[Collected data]
<<<<

**src/rtl/tbw_pkg.sv**
```systemverilog
`timescale 1ns/1ps
package tbw_pkg;

  // Decoded view of one bus cycle
  typedef struct packed {
    logic rd_ok;   // read that returns data and advances
    logic unlock;  // aligned word write while disarmed
  } tbw_dec_t;

  // Pick one word from a line, word 0 being the most significant
  function automatic logic [15:0] pick_word(input logic [63:0] line, input int unsigned sel);
    return line[(3 - sel) * 16 +: 16];
  endfunction

endpackage

```
**src/rtl/tbw_decode.sv**
```systemverilog
`timescale 1ns/1ps
module tbw_decode
  import tbw_pkg::*;
#(
  parameter int ADDR_W   = 8,
  parameter int BE_W     = 2,
  parameter logic [ADDR_W-1:0] WIN_ADDR = 8'h24
) (
  input  logic [ADDR_W-1:0] addr,
  input  logic              rd,
  input  logic              wr,
  input  logic [BE_W-1:0]   be,
  input  logic              arm,
  input  logic              locked,
  output tbw_dec_t          dec
);
  logic hit_word;

  always_comb begin
    hit_word   = (addr == WIN_ADDR) && (addr[0] == 1'b0) && (&be);
    dec.rd_ok  = rd && hit_word && !arm && !locked;
    dec.unlock = wr && hit_word && !arm;
  end
endmodule

```
**src/rtl/tbw_lock_ptr.sv**
```systemverilog
`timescale 1ns/1ps
module tbw_lock_ptr #(
  parameter int DEPTH  = 16,
  parameter int SLICES = 4,
  localparam int ENT_W = $clog2(DEPTH),
  localparam int SL_W  = $clog2(SLICES)
) (
  input  logic             clk,
  input  logic             rst_n,
  input  logic             arm,
  input  logic             rd_ok,
  input  logic             unlock,
  output logic             locked,
  output logic [ENT_W-1:0] ent_idx,
  output logic [SL_W-1:0]  sl_idx
);
  localparam logic [ENT_W-1:0] LAST_ENT = ENT_W'(DEPTH - 1);
  localparam logic [SL_W-1:0]  LAST_SL  = SL_W'(SLICES - 1);

  always_ff @(posedge clk or negedge rst_n) begin
    if (!rst_n) begin
      locked  <= 1'b1;
      ent_idx <= '0;
      sl_idx  <= '0;
    end else begin
      if (arm)         locked <= 1'b1;
      else if (unlock) locked <= 1'b0;

      if (unlock) begin
        ent_idx <= '0;
        sl_idx  <= '0;
      end else if (rd_ok) begin
        if (sl_idx == LAST_SL) begin
          sl_idx  <= '0;
          ent_idx <= (ent_idx == LAST_ENT) ? '0 : ent_idx + 1'b1;
        end else begin
          sl_idx <= sl_idx + 1'b1;
        end
      end
    end
  end

  // arming leaves the buffer locked
  a_r5_arm_locks: assert property (@(posedge clk) disable iff (!rst_n)
    arm |=> locked);
  // unlock rewinds the read pointer
  a_r6_unlock_rewinds: assert property (@(posedge clk) disable iff (!rst_n)
    unlock |=> (ent_idx == '0 && sl_idx == '0));
  // no valid read, no unlock -> pointer holds
  a_r7_ptr_holds: assert property (@(posedge clk) disable iff (!rst_n)
    (!rd_ok && !unlock) |=> ($stable(ent_idx) && $stable(sl_idx)));
  // last slice rolls over to slice 0
  a_r4_slice_roll: assert property (@(posedge clk) disable iff (!rst_n)
    (rd_ok && !unlock && sl_idx == LAST_SL) |=> (sl_idx == '0));
  // armed reads never count as valid
  a_r8_no_read_armed: assert property (@(posedge clk) disable iff (!rst_n)
    arm |-> !rd_ok);
endmodule

```
**src/rtl/tbw_store.sv**
```systemverilog
`timescale 1ns/1ps
module tbw_store #(
  parameter int DEPTH  = 16,
  parameter int LINE_W = 64,
  localparam int ENT_W = $clog2(DEPTH)
) (
  input  logic              clk,
  input  logic              rst_n,
  input  logic              arm,
  input  logic              st_valid,
  output logic              st_ready,
  input  logic [LINE_W-1:0] st_data,
  input  logic [ENT_W-1:0]  rd_ent,
  output logic [LINE_W-1:0] rd_line
);
  localparam logic [ENT_W-1:0] LAST_ENT = ENT_W'(DEPTH - 1);

  logic [LINE_W-1:0] mem [DEPTH];
  logic [ENT_W-1:0]  wptr;
  logic              take;

  assign st_ready = arm;
  assign take     = st_valid && st_ready;
  assign rd_line  = mem[rd_ent];

  // Trace contents carry no reset
  always_ff @(posedge clk) begin
    if (take) mem[wptr] <= st_data;
  end

  always_ff @(posedge clk or negedge rst_n) begin
    if (!rst_n)     wptr <= '0;
    else if (!arm)  wptr <= '0;
    else if (take)  wptr <= (wptr == LAST_ENT) ? '0 : wptr + 1'b1;
  end

  // disarmed cycles rewind the capture pointer
  a_r2_wptr_rewind: assert property (@(posedge clk) disable iff (!rst_n)
    !arm |=> (wptr == '0));
  // an accepted store steps the capture pointer
  a_r2_wptr_step: assert property (@(posedge clk) disable iff (!rst_n)
    (take && wptr != LAST_ENT) |=> (wptr == $past(wptr) + 1'b1));
endmodule

```
**src/rtl/trace_read_window.sv**
```systemverilog
`timescale 1ns/1ps
module trace_read_window
  import tbw_pkg::*;
#(
  parameter int ADDR_W = 8,
  parameter int DEPTH  = 16,
  parameter logic [ADDR_W-1:0] WIN_ADDR = 8'h24,
  localparam int LINE_W = 64,
  localparam int WORD_W = 16,
  localparam int BE_W   = WORD_W / 8,
  localparam int SLICES = LINE_W / WORD_W,
  localparam int ENT_W  = $clog2(DEPTH),
  localparam int SL_W   = $clog2(SLICES)
) (
  input  logic              clk,
  input  logic              rst_n,
  input  logic [ADDR_W-1:0] bus_addr,
  input  logic              bus_rd,
  input  logic              bus_wr,
  input  logic [BE_W-1:0]   bus_be,
  output logic [WORD_W-1:0] rd_data,
  input  logic              arm,
  input  logic              st_valid,
  output logic              st_ready,
  input  logic [LINE_W-1:0] st_data
);
  tbw_dec_t          dec;
  logic              locked;
  logic [ENT_W-1:0]  ent_idx;
  logic [SL_W-1:0]   sl_idx;
  logic [LINE_W-1:0] cur_line;

  tbw_decode #(.ADDR_W(ADDR_W), .BE_W(BE_W), .WIN_ADDR(WIN_ADDR)) u_dec (
    .addr(bus_addr), .rd(bus_rd), .wr(bus_wr), .be(bus_be),
    .arm(arm), .locked(locked), .dec(dec)
  );

  tbw_lock_ptr #(.DEPTH(DEPTH), .SLICES(SLICES)) u_lock (
    .clk(clk), .rst_n(rst_n), .arm(arm), .rd_ok(dec.rd_ok),
    .unlock(dec.unlock), .locked(locked), .ent_idx(ent_idx), .sl_idx(sl_idx)
  );

  tbw_store #(.DEPTH(DEPTH), .LINE_W(LINE_W)) u_store (
    .clk(clk), .rst_n(rst_n), .arm(arm), .st_valid(st_valid),
    .st_ready(st_ready), .st_data(st_data), .rd_ent(ent_idx), .rd_line(cur_line)
  );

  always_comb begin
    rd_data = '0;
    if (dec.rd_ok) rd_data = pick_word(cur_line, int'(sl_idx));
  end

  // armed reads return zero
  a_r8_armed_zero: assert property (@(posedge clk) disable iff (!rst_n)
    (bus_rd && arm) |-> (rd_data == '0));
  // idle bus drives zero
  a_r1_idle_zero: assert property (@(posedge clk) disable iff (!rst_n)
    !bus_rd |-> (rd_data == '0));
  // partial byte enables return zero
  a_r7_byte_zero: assert property (@(posedge clk) disable iff (!rst_n)
    (bus_rd && !(&bus_be)) |-> (rd_data == '0));
endmodule

```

>>>>

Nothing may be dropped or altered; repeat every record in full.

**src/rtl/tbw_pkg.sv**
```systemverilog
`timescale 1ns/1ps
package tbw_pkg;

  // Decoded view of one bus cycle
  typedef struct packed {
    logic rd_ok;   // read that returns data and advances
    logic unlock;  // aligned word write while disarmed
  } tbw_dec_t;

  // Pick one word from a line, word 0 being the most significant
  function automatic logic [15:0] pick_word(input logic [63:0] line, input int unsigned sel);
    return line[(3 - sel) * 16 +: 16];
  endfunction

endpackage

```
**src/rtl/tbw_decode.sv**
```systemverilog
`timescale 1ns/1ps
module tbw_decode
  import tbw_pkg::*;
#(
  parameter int ADDR_W   = 8,
  parameter int BE_W     = 2,
  parameter logic [ADDR_W-1:0] WIN_ADDR = 8'h24
) (
  input  logic [ADDR_W-1:0] addr,
  input  logic              rd,
  input  logic              wr,
  input  logic [BE_W-1:0]   be,
  input  logic              arm,
  input  logic              locked,
  output tbw_dec_t          dec
);
  logic hit_word;

  always_comb begin
    hit_word   = (addr == WIN_ADDR) && (addr[0] == 1'b0) && (&be);
    dec.rd_ok  = rd && hit_word && !arm && !locked;
    dec.unlock = wr && hit_word && !arm;
  end
endmodule

```
**src/rtl/tbw_lock_ptr.sv**
```systemverilog
`timescale 1ns/1ps
module tbw_lock_ptr #(
  parameter int DEPTH  = 16,
  parameter int SLICES = 4,
  localparam int ENT_W = $clog2(DEPTH),
  localparam int SL_W  = $clog2(SLICES)
) (
  input  logic             clk,
  input  logic             rst_n,
  input  logic             arm,
  input  logic             rd_ok,
  input  logic             unlock,
  output logic             locked,
  output logic [ENT_W-1:0] ent_idx,
  output logic [SL_W-1:0]  sl_idx
);
  localparam logic [ENT_W-1:0] LAST_ENT = ENT_W'(DEPTH - 1);
  localparam logic [SL_W-1:0]  LAST_SL  = SL_W'(SLICES - 1);

  always_ff @(posedge clk or negedge rst_n) begin
    if (!rst_n) begin
      locked  <= 1'b1;
      ent_idx <= '0;
      sl_idx  <= '0;
    end else begin
      if (arm)         locked <= 1'b1;
      else if (unlock) locked <= 1'b0;

      if (unlock) begin
        ent_idx <= '0;
        sl_idx  <= '0;
      end else if (rd_ok) begin
        if (sl_idx == LAST_SL) begin
          sl_idx  <= '0;
          ent_idx <= (ent_idx == LAST_ENT) ? '0 : ent_idx + 1'b1;
        end else begin
          sl_idx <= sl_idx + 1'b1;
        end
      end
    end
  end

  // arming leaves the buffer locked
  a_r5_arm_locks: assert property (@(posedge clk) disable iff (!rst_n)
    arm |=> locked);
  // unlock rewinds the read pointer
  a_r6_unlock_rewinds: assert property (@(posedge clk) disable iff (!rst_n)
    unlock |=> (ent_idx == '0 && sl_idx == '0));
  // no valid read, no unlock -> pointer holds
  a_r7_ptr_holds: assert property (@(posedge clk) disable iff (!rst_n)
    (!rd_ok && !unlock) |=> ($stable(ent_idx) && $stable(sl_idx)));
  // last slice rolls over to slice 0
  a_r4_slice_roll: assert property (@(posedge clk) disable iff (!rst_n)
    (rd_ok && !unlock && sl_idx == LAST_SL) |=> (sl_idx == '0));
  // armed reads never count as valid
  a_r8_no_read_armed: assert property (@(posedge clk) disable iff (!rst_n)
    arm |-> !rd_ok);
endmodule

```
**src/rtl/tbw_store.sv**
```systemverilog
`timescale 1ns/1ps
module tbw_store #(
  parameter int DEPTH  = 16,
  parameter int LINE_W = 64,
  localparam int ENT_W = $clog2(DEPTH)
) (
  input  logic              clk,
  input  logic              rst_n,
  input  logic              arm,
  input  logic              st_valid,
  output logic              st_ready,
  input  logic [LINE_W-1:0] st_data,
  input  logic [ENT_W-1:0]  rd_ent,
  output logic [LINE_W-1:0] rd_line
);
  localparam logic [ENT_W-1:0] LAST_ENT = ENT_W'(DEPTH - 1);

  logic [LINE_W-1:0] mem [DEPTH];
  logic [ENT_W-1:0]  wptr;
  logic              take;

  assign st_ready = arm;
  assign take     = st_valid && st_ready;
  assign rd_line  = mem[rd_ent];

  // Trace contents carry no reset
  always_ff @(posedge clk) begin
    if (take) mem[wptr] <= st_data;
  end

  always_ff @(posedge clk or negedge rst_n) begin
    if (!rst_n)     wptr <= '0;
    else if (!arm)  wptr <= '0;
    else if (take)  wptr <= (wptr == LAST_ENT) ? '0 : wptr + 1'b1;
  end

  // disarmed cycles rewind the capture pointer
  a_r2_wptr_rewind: assert property (@(posedge clk) disable iff (!rst_n)
    !arm |=> (wptr == '0));
  // an accepted store steps the capture pointer
  a_r2_wptr_step: assert property (@(posedge clk) disable iff (!rst_n)
    (take && wptr != LAST_ENT) |=> (wptr == $past(wptr) + 1'b1));
endmodule

```
**src/rtl/trace_read_window.sv**
```systemverilog
`timescale 1ns/1ps
module trace_read_window
  import tbw_pkg::*;
#(
  parameter int ADDR_W = 8,
  parameter int DEPTH  = 16,
  parameter logic [ADDR_W-1:0] WIN_ADDR = 8'h24,
  localparam int LINE_W = 64,
  localparam int WORD_W = 16,
  localparam int BE_W   = WORD_W / 8,
  localparam int SLICES = LINE_W / WORD_W,
  localparam int ENT_W  = $clog2(DEPTH),
  localparam int SL_W   = $clog2(SLICES)
) (
  input  logic              clk,
  input  logic              rst_n,
  input  logic [ADDR_W-1:0] bus_addr,
  input  logic              bus_rd,
  input  logic              bus_wr,
  input  logic [BE_W-1:0]   bus_be,
  output logic [WORD_W-1:0] rd_data,
  input  logic              arm,
  input  logic              st_valid,
  output logic              st_ready,
  input  logic [LINE_W-1:0] st_data
);
  tbw_dec_t          dec;
  logic              locked;
  logic [ENT_W-1:0]  ent_idx;
  logic [SL_W-1:0]   sl_idx;
  logic [LINE_W-1:0] cur_line;

  tbw_decode #(.ADDR_W(ADDR_W), .BE_W(BE_W), .WIN_ADDR(WIN_ADDR)) u_dec (
    .addr(bus_addr), .rd(bus_rd), .wr(bus_wr), .be(bus_be),
    .arm(arm), .locked(locked), .dec(dec)
  );

  tbw_lock_ptr #(.DEPTH(DEPTH), .SLICES(SLICES)) u_lock (
    .clk(clk), .rst_n(rst_n), .arm(arm), .rd_ok(dec.rd_ok),
    .unlock(dec.unlock), .locked(locked), .ent_idx(ent_idx), .sl_idx(sl_idx)
  );

  tbw_store #(.DEPTH(DEPTH), .LINE_W(LINE_W)) u_store (
    .clk(clk), .rst_n(rst_n), .arm(arm), .st_valid(st_valid),
    .st_ready(st_ready), .st_data(st_data), .rd_ent(ent_idx), .rd_line(cur_line)
  );

  always_comb begin
    rd_data = '0;
    if (dec.rd_ok) rd_data = pick_word(cur_line, int'(sl_idx));
  end

  // armed reads return zero
  a_r8_armed_zero: assert property (@(posedge clk) disable iff (!rst_n)
    (bus_rd && arm) |-> (rd_data == '0));
  // idle bus drives zero
  a_r1_idle_zero: assert property (@(posedge clk) disable iff (!rst_n)
    !bus_rd |-> (rd_data == '0));
  // partial byte enables return zero
  a_r7_byte_zero: assert property (@(posedge clk) disable iff (!rst_n)
    (bus_rd && !(&bus_be)) |-> (rd_data == '0));
endmodule

```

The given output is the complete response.